The pelvic floor is the second big concern for postpartum women.

“Some women have more pelvic floor problems, and some have more abdominal problems, and some have both,” Powell says. “But regardless, they’re always related, because if one isn’t working properly, neither is the other.”

Unstable hips are the third big concern. Unsurprisingly, it’s related to the other two through connections in the deep abdominal muscles and the pelvic floor.

“If you lose control of that deep layer of abdominal muscles, this has a huge impact on your ability to control your pelvis,” Powell says. “If you can’t control your pelvis, you can’t control your hips.”

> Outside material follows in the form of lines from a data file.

What follows belongs to an exercise in optimizing a design on an open flow for small area; a production flow would make more cautious choices.
Only simulation tests tie the RTL to the original design; equivalence was not proved.
Power and IR drop assume default switching activity.

$ cat flow/flow/run.sh
#!/bin/bash
# The standard layout with these changes:
#  - synthesis maps logic with an area-oriented ABC script (flow/abc_area.script)
#    and leaves adders to ABC; the rest of synthesis, including how registers
#    are inferred and named, is the standard one
#  - plain buf_1 cells as the port buffers
#  - a clock tree of clkbuf_4 cells without dummy loads
set -euo pipefail
cp -r "$FLOW_HOME/scripts" my_scripts
cp flow/abc_area.script my_scripts/abc_area.script
bash standard.sh "SCRIPTS_DIR=$PWD/my_scripts" ABC_AREA=1 ADDER_MAP_FILE= synth > synth_make.log 2>&1
bash standard.sh \
  "BUFFER_PORTS_ARGS=-buffer_cell sky130_fd_sc_hd__buf_1" \
  "CTS_ARGS=-sink_clustering_enable -repair_clock_nets -buf_list sky130_fd_sc_hd__clkbuf_4 -root_buf sky130_fd_sc_hd__clkbuf_4 -dont_use_dummy_load" \
  finish > layout_make.log 2>&1
$ cat flow/flow/abc_area.script
strash
balance
rewrite
refactor
balance
rewrite
rewrite -z
balance
refactor -z
rewrite -z
balance
&get -n
&deepsyn -T 20
&put
dch -f
amap
topo
$ cat flow/standard.sh
#!/bin/bash
# synth_recipe.tcl (not shown) runs the flow's synth.tcl, then flattens the netlist and writes it again
# the make line also repeats each setting of config.mk as NAME=value (left out here)
make -C /OpenROAD-flow-scripts/flow DESIGN_CONFIG=/design/flow/config.mk WORK_HOME=/design/flow/orfs CLKGATE_MAP_FILE= SYNTH_SCRIPT=/design/flow/synth_recipe.tcl "${@:-finish}"
$ cat flow/config.mk
export PLATFORM = sky130hd
export DESIGN_NAME = z70_core
export DESIGN_NICKNAME = z70_core
export VERILOG_FILES = /design/flow/design.v
export SDC_FILE = /design/flow/constraint.sdc
export NUM_CORES = 4
export LEC_CHECK = 0
export CAP_MARGIN = 20
export CORE_MARGIN = 2
export CORE_UTILIZATION = 70
export SLEW_MARGIN = 20
$ cat flow/constraint.sdc
create_clock -name core_clock -period 8.5 [get_ports {clk}]
set_input_delay 1.7000 -clock core_clock [delete_from_list [all_inputs] [get_ports {clk}]]
set_output_delay 1.7000 -clock core_clock [all_outputs]
set_load 0.01 [all_outputs]
This is an optimization exercise on Yosys and OpenROAD, whose aim is small area, a short achievable clock period and few clock cycles, not a production implementation.
In this exercise RTL edits were held to simulation tests only and were not proved equivalent to the original.
Power and IR drop assume default switching activity.

`flow/run.sh`:
```
#!/bin/bash
# synth_recipe.tcl (not shown) runs the flow's synth.tcl, then flattens the netlist and writes it again
# the make line also repeats each setting of config.mk as NAME=value (left out here)
make -C /OpenROAD-flow-scripts/flow DESIGN_CONFIG=/design/flow/config.mk WORK_HOME=/design/flow/orfs CLKGATE_MAP_FILE= SYNTH_SCRIPT=/design/flow/synth_recipe.tcl finish
```
`flow/config.mk`:
```
export PLATFORM = sky130hd
export DESIGN_NAME = zs_codec
export DESIGN_NICKNAME = zs_codec
export VERILOG_FILES = /design/flow/design.v
export SDC_FILE = /design/flow/constraint.sdc
export NUM_CORES = 8
export LEC_CHECK = 0
export CAP_MARGIN = 20
export CORE_MARGIN = 2
export CORE_UTILIZATION = 25
export PLACE_DENSITY = 0.4
export SLEW_MARGIN = 20
export SYNTH_MEMORY_MAX_BITS = 4096
```
`flow/constraint.sdc`:
```
create_clock -name core_clock -period 10.0 [get_ports {clk}]
set_input_delay 2.0000 -clock core_clock [delete_from_list [all_inputs] [get_ports {clk}]]
set_output_delay 2.0000 -clock core_clock [all_outputs]
set_load 0.01 [all_outputs]
```
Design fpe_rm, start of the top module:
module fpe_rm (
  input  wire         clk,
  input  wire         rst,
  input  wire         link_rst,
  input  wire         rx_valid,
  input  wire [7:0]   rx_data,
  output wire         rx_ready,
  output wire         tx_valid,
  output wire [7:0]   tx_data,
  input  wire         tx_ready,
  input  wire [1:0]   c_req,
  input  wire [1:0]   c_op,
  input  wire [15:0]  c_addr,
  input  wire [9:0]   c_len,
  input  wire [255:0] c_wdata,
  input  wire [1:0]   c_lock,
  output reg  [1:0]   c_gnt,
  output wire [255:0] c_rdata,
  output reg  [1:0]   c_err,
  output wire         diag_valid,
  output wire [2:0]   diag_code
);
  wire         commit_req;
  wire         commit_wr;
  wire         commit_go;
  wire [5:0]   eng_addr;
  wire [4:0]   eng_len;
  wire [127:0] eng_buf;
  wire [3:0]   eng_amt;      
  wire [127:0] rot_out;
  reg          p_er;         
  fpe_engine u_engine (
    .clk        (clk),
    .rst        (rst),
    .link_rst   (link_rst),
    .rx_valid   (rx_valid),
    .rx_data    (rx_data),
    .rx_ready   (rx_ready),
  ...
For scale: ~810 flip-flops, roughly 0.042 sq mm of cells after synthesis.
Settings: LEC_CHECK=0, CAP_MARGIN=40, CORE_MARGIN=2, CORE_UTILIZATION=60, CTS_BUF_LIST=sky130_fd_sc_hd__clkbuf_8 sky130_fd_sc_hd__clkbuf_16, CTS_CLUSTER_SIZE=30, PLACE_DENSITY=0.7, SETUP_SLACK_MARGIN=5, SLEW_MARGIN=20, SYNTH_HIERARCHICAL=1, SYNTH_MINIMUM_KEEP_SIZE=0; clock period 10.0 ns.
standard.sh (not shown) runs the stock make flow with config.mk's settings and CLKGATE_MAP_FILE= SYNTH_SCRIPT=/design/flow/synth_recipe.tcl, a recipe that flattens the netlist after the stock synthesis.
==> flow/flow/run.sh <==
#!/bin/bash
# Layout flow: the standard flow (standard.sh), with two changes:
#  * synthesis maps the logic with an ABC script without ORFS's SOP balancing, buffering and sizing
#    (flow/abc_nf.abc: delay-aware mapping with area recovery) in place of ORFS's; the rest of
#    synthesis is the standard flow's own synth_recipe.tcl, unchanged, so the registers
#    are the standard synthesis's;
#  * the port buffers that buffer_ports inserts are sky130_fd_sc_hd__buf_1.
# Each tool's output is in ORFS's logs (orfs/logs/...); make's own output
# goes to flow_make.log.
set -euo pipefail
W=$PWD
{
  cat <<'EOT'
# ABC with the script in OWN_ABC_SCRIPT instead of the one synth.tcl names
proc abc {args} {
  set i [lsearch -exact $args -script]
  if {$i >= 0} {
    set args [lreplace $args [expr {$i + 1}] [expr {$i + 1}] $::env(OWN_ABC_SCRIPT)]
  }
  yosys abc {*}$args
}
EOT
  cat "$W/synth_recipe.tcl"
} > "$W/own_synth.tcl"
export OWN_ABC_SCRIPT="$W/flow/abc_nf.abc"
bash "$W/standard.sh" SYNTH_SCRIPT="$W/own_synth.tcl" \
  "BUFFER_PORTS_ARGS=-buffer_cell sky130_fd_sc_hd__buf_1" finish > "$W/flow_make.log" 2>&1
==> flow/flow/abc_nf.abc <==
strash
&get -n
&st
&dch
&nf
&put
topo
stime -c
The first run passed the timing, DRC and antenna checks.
Background: an optimization exercise with open tools, aiming at small area, a short achievable clock period and few clock cycles. Do not read the settings as production practice.
Where RTL was checked, it was by simulation tests only, not by an equivalence proof against the original.
For runs 4 and 5, only the layout was checked, not whether the RTL still works.
Power is estimated from default activity; no workload was simulated.

==> flow/design.v <==
module cqsm_codec (
  input             clk,
  input             rst,           
  input             cmd_valid,
  output reg        cmd_ready,
  input      [1:0]  cmd_op,        
  input      [23:0] cmd_arg,
  input      [3:0]  cfg_kh,
  input      [3:0]  cfg_ks,
  input      [3:0]  cfg_kv,
  input      [8:0]  cfg_nh,
  input      [8:0]  cfg_ns,
  input      [8:0]  cfg_nv,
  input      [7:0]  cfg_gmin,
  input             pix_valid,
  output reg        pix_ready,
  input      [23:0] pix_hsv,
  output reg        res_valid,
  output reg [2:0]  res_err,
  output reg [8:0]  res_info,
  output reg [23:0] res_hsv,
  output reg [7:0]  res_sym,
  output reg [7:0]  res_mg
);
  localparam OP_CONFIG = 2'd0;
  localparam OP_ENC    = 2'd1;
  localparam OP_DEC    = 2'd2;
  localparam OP_CELL   = 2'd3;
  localparam E_OK    = 3'd0;
  localparam E_NOCFG = 3'd2;
  localparam E_QCFG  = 3'd5;
  localparam E_GUARD = 3'd6;
  localparam S_IDLE  = 4'd0;
  localparam S_EXEC  = 4'd1;
  localparam S_ACC   = 4'd2;
  localparam S_ALAST = 4'd3;
  localparam S_DIV   = 4'd4;
  localparam S_DDIV  = 4'd7;
  localparam S_DRES  = 4'd8;
  localparam S_MUL   = 4'd9;
  localparam S_ERES  = 4'd10;
  localparam S_SHIFT = 4'd11;
  localparam S_CST   = 4'd12;
  localparam S_CSTEP = 4'd13;
  localparam S_CEND  = 4'd14;
  localparam S_VERD  = 4'd15;
  reg [3:0]  state;
  reg [1:0]  opr;
  reg [23:0] p;                
  reg        cfgv;
  reg [11:0] kc;               
  reg [38:0] np;               
  reg [3:0]  cnt;
  reg [71:0] acc;              
  reg f_eld, f_stp, f_mul, f_dvm, f_dvl;
  wire [15:0] n   = res_hsv[15:0];
  wire [15:0] rem = {res_info[7:0], res_mg};
  reg [1:0]  ch;
  reg [4:0]  frac;
  reg        fa, fb, anyz;
  wire cmd_fire = cmd_valid && cmd_ready;
  wire pix_fire = pix_valid && pix_ready;
  wire [3:0] kh = kc[3:0];
  wire [3:0] ks = kc[7:4];
  wire [3:0] kv = kc[11:8];
  function [3:0] kmask;
    input [3:0] k;
    case (k[2:0])
      3'd0: kmask = 4'b0000;
      3'd1: kmask = 4'b0001;
      3'd2: kmask = 4'b0011;
      3'd3: kmask = 4'b0111;
      default: kmask = 4'b1111;
    endcase
  endfunction
  function [3:0] dec_c4;
    input [4:0] n5;
    reg   [5:0] m;
    begin
      m = n5[4] ? (6'd32 - {1'b0, n5}) : {1'b0, n5};
      dec_c4 = 4'd15 - m[4:1];
    end
  endfunction
  wire [7:0]  esym = p[7:0];
  wire [7:0]  e_sv = esym >> kv;
  wire [7:0]  e_sh = esym >> (kv + ks);
  wire [11:0] eidx = {esym[3:0] & kmask(kv), e_sv[3:0] & kmask(ks), e_sh[3:0] & kmask(kh)};
  wire        f_ini  = cmd_fire && cmd_op[1];
  reg  [71:0] acc_nx;
  wire [11:0] didx;            
  wire [23:0] elvl;            
  wire [23:0] mean_nx;         
  genvar g;
  generate
    for (g = 0; g < 3; g = g + 1) begin : g_ch
      wire [15:0] R    = acc[24*g+8 +: 16];
      wire [7:0]  L    = acc[24*g +: 8];
      wire [12:0] npc  = np[13*g +: 13];
      wire [3:0]  kcc  = kc[4*g +: 4];
      wire [15:0] dvs  = f_dvm ? n : {3'd0, npc};
      wire [7:0]  pg   = p[8*g +: 8];
      wire [7:0]  lo   = {1'b0, acc[24*g +: 7]} + {1'b0, pg[6:0]};
      wire [17:0] bhi  = f_stp ? ~{2'd0, dvs} : {17'd0, pg[7]};
      wire [17:0] hi   = {1'b0, acc[24*g+7 +: 17]} + bhi + {17'd0, f_stp | lo[7]};
      wire        cmt  = f_mul ? L[7] : ~hi[17];
      wire [7:0]  lnx  = {L[6:0], cmt};
      wire [15:0] rnx  = cmt ? hi[15:0] : {R[14:0], f_mul | L[7]};
      wire [23:0] addv = {hi[16:0], lo[6:0]};
      wire [3:0]  ei   = eidx[4*g +: 4];
      wire [3:0]  c4   = dec_c4(npc[4:0]);
      always @(*) begin
        if (f_ini)
          acc_nx[24*g +: 24] = {9'd0, cmd_op[0] ? cmd_arg[15:1] : {cmd_arg[8*g +: 8], c4, 3'd0}};
        else if (f_eld)
          acc_nx[24*g +: 24] = {16'hFFFF, ei, 1'b1, 3'b000};
        else if (f_dvl)
          acc_nx[24*g +: 24] = {9'd0, lnx, c4, 3'd0};
        else if (f_stp)
          acc_nx[24*g +: 24] = {rnx, lnx};
        else
          acc_nx[24*g +: 24] = addv;
      end
      assign mean_nx[8*g +: 8] = lnx;
      wire [3:0] mk   = kmask(kcc);
      assign didx[4*g +: 4] = (L[4] || (L[3:0] & ~mk) != 4'd0) ? mk : L[3:0];
      assign elvl[8*g +: 8] = ~R[12:5];
    end
  endgenerate
  wire [3:0] ksv = ks + kv;
  wire [7:0] dsym = ({4'd0, didx[3:0]} << ksv) | ({4'd0, didx[7:4]} << kv) | {4'd0, didx[11:8]};
  function kbig;                
    input [3:0] k;
    kbig = k[3] | (k[2] & (k[1] | k[0]));
  endfunction
  function nbig;                
    input [8:0] nn;
    nbig = nn[8] & (nn[7:0] != 8'd0);
  endfunction
  function nsmall;              
    input [8:0] nn;
    input [3:0] k;
    nsmall = (nn[8:4] == 5'd0) && ((nn[3:0] & ~kmask(k)) == 4'd0);
  endfunction
  wire [3:0] cbits = {1'b0, kh[2:0]} + {1'b0, ks[2:0]} + {1'b0, kv[2:0]};
  wire [8:0] nh0 = np[8:0];
  wire [8:0] ns0 = np[21:13];
  wire [8:0] nv0 = np[34:26];
  reg  [8:0] ck_info;
  reg        ck_bad;
  always @(*) begin
    ck_bad  = 1'b1;
    ck_info = 9'h000;
    if      (kbig(kh))                           ck_info = 9'h001;
    else if (kbig(ks))                           ck_info = 9'h011;
    else if (kbig(kv))                           ck_info = 9'h021;
    else if (cbits == 4'd0 || cbits > 4'd8)      ck_info = 9'h002;
    else if (nbig(nh0))                          ck_info = 9'h003;
    else if (nsmall(nh0, kh))                    ck_info = 9'h004;
    else if (nbig(ns0))                          ck_info = 9'h013;
    else if (nsmall(ns0, ks))                    ck_info = 9'h014;
    else if (nbig(nv0))                          ck_info = 9'h023;
    else if (nsmall(nv0, kv))                    ck_info = 9'h024;
    else                                         ck_bad  = 1'b0;
  end
  wire [3:0]  sk   = (ch == 2'd0) ? kh : (ch == 2'd1) ? ks : kv;
  wire [12:0] snp  = (ch == 2'd0) ? np[12:0] : (ch == 2'd1) ? np[25:13] : np[38:26];
  wire [7:0]  s_mb = snp[12:5];
  wire [7:0]  s_ma = snp[12:5] - {7'd0, ~snp[4]};
  wire [7:0]  geff = (res_hsv[7:0] == 8'd0) ? 8'd1 : res_hsv[7:0];
  wire [7:0]  s_cm = anyz ? s_ma : s_mb;
  wire [3:0]  m4   = snp[3:0];
  wire [3:0]  km   = kmask(sk);
  wire [5:0]  s_sum = {1'b0, frac} + {1'b0, m4, 1'b0};
  wire        s_fail = s_sum[5] ? fb : fa;
  reg [3:0] state_nx;
  always @(*) begin
    state_nx = state;
    case (state)
      S_IDLE:  if (cmd_fire) begin
        if (cmd_op == OP_CONFIG)   state_nx = S_EXEC;
        else if (!cfgv)            state_nx = S_IDLE;
        else if (cmd_op == OP_ENC) state_nx = S_EXEC;
        else if (cmd_op == OP_DEC) state_nx = S_DDIV;
        else                       state_nx = S_ACC;
      end
      S_EXEC:  begin
        if (opr == OP_CONFIG)      state_nx = ck_bad ? S_IDLE : S_SHIFT;
        else                       state_nx = S_MUL;
      end
      S_ACC:   if (pix_fire && rem == 16'd1) state_nx = S_ALAST;
      S_ALAST: state_nx = S_DIV;
      S_DIV:   if (cnt == 4'd7) state_nx = S_DDIV;
      S_DDIV:  if (cnt == 4'd4) state_nx = S_DRES;
      S_DRES:  state_nx = S_IDLE;
      S_MUL:   if (cnt == 4'd4) state_nx = S_ERES;
      S_ERES:  state_nx = S_IDLE;
      S_SHIFT: if (cnt == 4'd3) state_nx = S_CST;
      S_CST:   state_nx = (kmask(sk) == 4'd0) ? S_CEND : S_CSTEP;
      S_CSTEP: if (cnt == km) state_nx = S_CEND;
      S_CEND:  state_nx = (ch == 2'd2) ? S_VERD : S_CST;
      S_VERD:  state_nx = S_IDLE;
      default: state_nx = S_IDLE;
    endcase
  end
  always @(posedge clk) begin
    if (rst) begin
      state     <= S_IDLE;
      cmd_ready <= 1'b1;
      pix_ready <= 1'b0;
      res_valid <= 1'b0;
      cfgv      <= 1'b0;
      f_eld <= 1'b0; f_stp <= 1'b0;
      f_mul <= 1'b0; f_dvm <= 1'b0; f_dvl <= 1'b0;
    end else begin
      state     <= state_nx;
      cmd_ready <= (state_nx == S_IDLE);
      pix_ready <= (state_nx == S_ACC);
      res_valid <= ((state_nx == S_IDLE) && (state != S_IDLE)) ||
                   (cmd_fire && cmd_op != OP_CONFIG && !cfgv);
      f_eld <= cmd_fire && (cmd_op == OP_ENC);
      f_stp <= (state_nx == S_DIV) || (state_nx == S_DDIV) || (state_nx == S_MUL);
      f_mul <= (state_nx == S_MUL);
      f_dvm <= (state_nx == S_DIV);
      f_dvl <= (state == S_DIV && cnt == 4'd6);
      if (state == S_EXEC && opr == OP_CONFIG)
        cfgv <= 1'b0;
      if (state == S_VERD && res_err == E_OK)
        cfgv <= 1'b1;
    end
  end
  integer c;
  always @(posedge clk) begin
    acc     <= acc_nx;
    res_sym <= dsym;
    if (pix_ready)
      p <= pix_valid ? pix_hsv : 24'd0;
    else if (cmd_fire && cmd_op == OP_ENC)
      p <= cmd_arg;
    else
      p <= 24'd0;
    if (cmd_ready)
      opr <= cmd_op;
    if (cmd_fire && cmd_op == OP_CONFIG) begin
      kc      <= {cfg_kv, cfg_ks, cfg_kh};
      np      <= {4'd0, cfg_nv, 4'd0, cfg_ns, 4'd0, cfg_nh};
    end
    if (f_dvl)
      res_hsv <= mean_nx;
    case (state)
      S_IDLE: if (cmd_fire) begin
        res_info      <= 9'd0;
        res_err       <= (cmd_op != OP_CONFIG && !cfgv) ? E_NOCFG : E_OK;
        res_hsv[15:0] <= (cmd_op == OP_CONFIG) ? {8'd0, cfg_gmin} : cmd_arg[15:0];
        cnt           <= 4'd0;
        if (cmd_op == OP_CELL && cfgv)
          {res_info[7:0], res_mg} <= cmd_arg[15:0];
      end
      S_EXEC: begin
        cnt    <= 4'd0;
        res_mg <= 8'd255;
        if (opr == OP_CONFIG && ck_bad) begin
          res_err  <= E_QCFG;
          res_info <= ck_info;
        end
      end
      S_ALAST: cnt <= 4'd0;
      S_ACC: if (pix_fire) {res_info[7:0], res_mg} <= rem - 16'd1;
      S_DIV: cnt <= (cnt == 4'd7) ? 4'd0 : cnt + 4'd1;
      S_DDIV: cnt <= cnt + 4'd1;
      S_MUL: cnt <= cnt + 4'd1;
      S_ERES: res_hsv <= elvl;
      S_SHIFT: begin
        for (c = 0; c < 3; c = c + 1)
          if ({1'b0, cnt[1:0]} + kc[4*c +: 3] < 3'd4)
            np[13*c +: 13] <= {np[13*c +: 12], 1'b0};
        cnt <= cnt + 4'd1;
        if (cnt == 4'd3)
          ch <= 2'd0;
      end
      S_CST: begin
        frac <= snp[4:0];
        fa   <= (s_ma < geff);
        fb   <= (s_mb < geff);
        anyz <= 1'b0;
        cnt  <= 4'd1;
      end
      S_CSTEP: begin
        frac <= s_sum[4:0];
        if (!s_sum[5]) anyz <= 1'b1;
        if (s_fail && res_err == E_OK) begin
          res_err  <= E_GUARD;
          res_info <= {1'b0, cnt, 2'b00, ch};
        end
        cnt <= cnt + 4'd1;
      end
      S_CEND: begin
        if (km != 4'd0 && s_cm < res_mg)
          res_mg <= s_cm;
        ch <= ch + 2'd1;
      end
      default: ;
    endcase
  end
endmodule
This is an optimization exercise on Yosys and OpenROAD, whose aim is a short achievable clock period and few clock cycles, not a production implementation.
Only the layout flow was run in this run; the RTL was not checked for function there.
Power is estimated from default activity; no workload was simulated.

===== flow/run.sh =====
#!/bin/bash
# synth_recipe.tcl (not shown) runs the flow's synth.tcl, then flattens the netlist and writes it again
# the make line also repeats each setting of config.mk as NAME=value (left out here)
make -C /OpenROAD-flow-scripts/flow DESIGN_CONFIG=/design/flow/config.mk WORK_HOME=/design/flow/orfs CLKGATE_MAP_FILE= SYNTH_SCRIPT=/design/flow/synth_recipe.tcl finish

===== flow/config.mk =====
export PLATFORM = sky130hd
export DESIGN_NAME = tcpu_core
export DESIGN_NICKNAME = tcpu_core
export VERILOG_FILES = /design/flow/design.v
export SDC_FILE = /design/flow/constraint.sdc
export NUM_CORES = 4
export LEC_CHECK = 0
export CAP_MARGIN = 20
export CORE_MARGIN = 2
export CORE_UTILIZATION = 40
export SLEW_MARGIN = 20

===== flow/constraint.sdc =====
create_clock -name core_clock -period 6.0 [get_ports {clk}]
set_input_delay 1.2000 -clock core_clock [delete_from_list [all_inputs] [get_ports {clk}]]
set_output_delay 1.2000 -clock core_clock [all_outputs]
set_load 0.01 [all_outputs]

Because their pelvis and abs “are holding on for dear life,” many postpartum women find their hip flexors and quads becoming more dominant. That means less work for the posterior chain, and a higher risk of back pain.

Powell recommends the following steps to get those muscles back on track.

 

Three steps to retrain the abs, pelvic floor, and hips

Step 1: Breathing

“We use breath to drive everything,” Powell says. Breath regulates intra-abdominal pressure, and has a big effect on your client’s ability to activate her abs and pelvic floor and stabilize her hips and lumbar spine.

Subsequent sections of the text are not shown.